`config.mk`:
```
export PLATFORM = sky130hd
export DESIGN_NAME = nvpsc_top
export DESIGN_NICKNAME = d
export VERILOG_FILES = /design/src/pkg/nvpsc_pkg.sv /design/src/logic/nvpsc_top.sv
export SDC_FILE = /design/constraint.sdc
export NUM_CORES = 1
export LEC_CHECK = 0
export ABC_CLOCK_PERIOD_IN_PS = 11600
export BUFFER_PORTS_ARGS = -buffer_cell sky130_fd_sc_hd__buf_2
export CORE_ASPECT_RATIO = 2
export CORE_MARGIN = 2
export CORE_UTILIZATION = 55
export CTS_CLUSTER_SIZE = 40
export DETAILED_ROUTE_END_ITERATION = 7
export PLACE_DENSITY = 0.8
export SLEW_MARGIN = 40
export SYNTH_ARGS = -nofsm -noshare
export SYNTH_HDL_FRONTEND = slang
export SYNTH_SLANG_ARGS = --single-unit
```
`constraint.sdc`:
```
create_clock -name hclk -period 11.6 [get_ports hclk]
set_clock_uncertainty 0.1 [all_clocks]
set_input_delay 2.9 -clock hclk [delete_from_list [all_inputs] [get_ports hclk]]
set_output_delay 2.9 -clock hclk [all_outputs]
set_load 0.03 [all_outputs]
```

= = = = = = =

Repeat every record, keeping each word and mark exactly as it is.

OUTPUT OF THE EXERCISE:
`config.mk`:
```
export PLATFORM = sky130hd
export DESIGN_NAME = nvpsc_top
export DESIGN_NICKNAME = d
export VERILOG_FILES = /design/src/pkg/nvpsc_pkg.sv /design/src/logic/nvpsc_top.sv
export SDC_FILE = /design/constraint.sdc
export NUM_CORES = 1
export LEC_CHECK = 0
export ABC_CLOCK_PERIOD_IN_PS = 11600
export BUFFER_PORTS_ARGS = -buffer_cell sky130_fd_sc_hd__buf_2
export CORE_ASPECT_RATIO = 2
export CORE_MARGIN = 2
export CORE_UTILIZATION = 55
export CTS_CLUSTER_SIZE = 40
export DETAILED_ROUTE_END_ITERATION = 7
export PLACE_DENSITY = 0.8
export SLEW_MARGIN = 40
export SYNTH_ARGS = -nofsm -noshare
export SYNTH_HDL_FRONTEND = slang
export SYNTH_SLANG_ARGS = --single-unit
```
`constraint.sdc`:
```
create_clock -name hclk -period 11.6 [get_ports hclk]
set_clock_uncertainty 0.1 [all_clocks]
set_input_delay 2.9 -clock hclk [delete_from_list [all_inputs] [get_ports hclk]]
set_output_delay 2.9 -clock hclk [all_outputs]
set_load 0.03 [all_outputs]
```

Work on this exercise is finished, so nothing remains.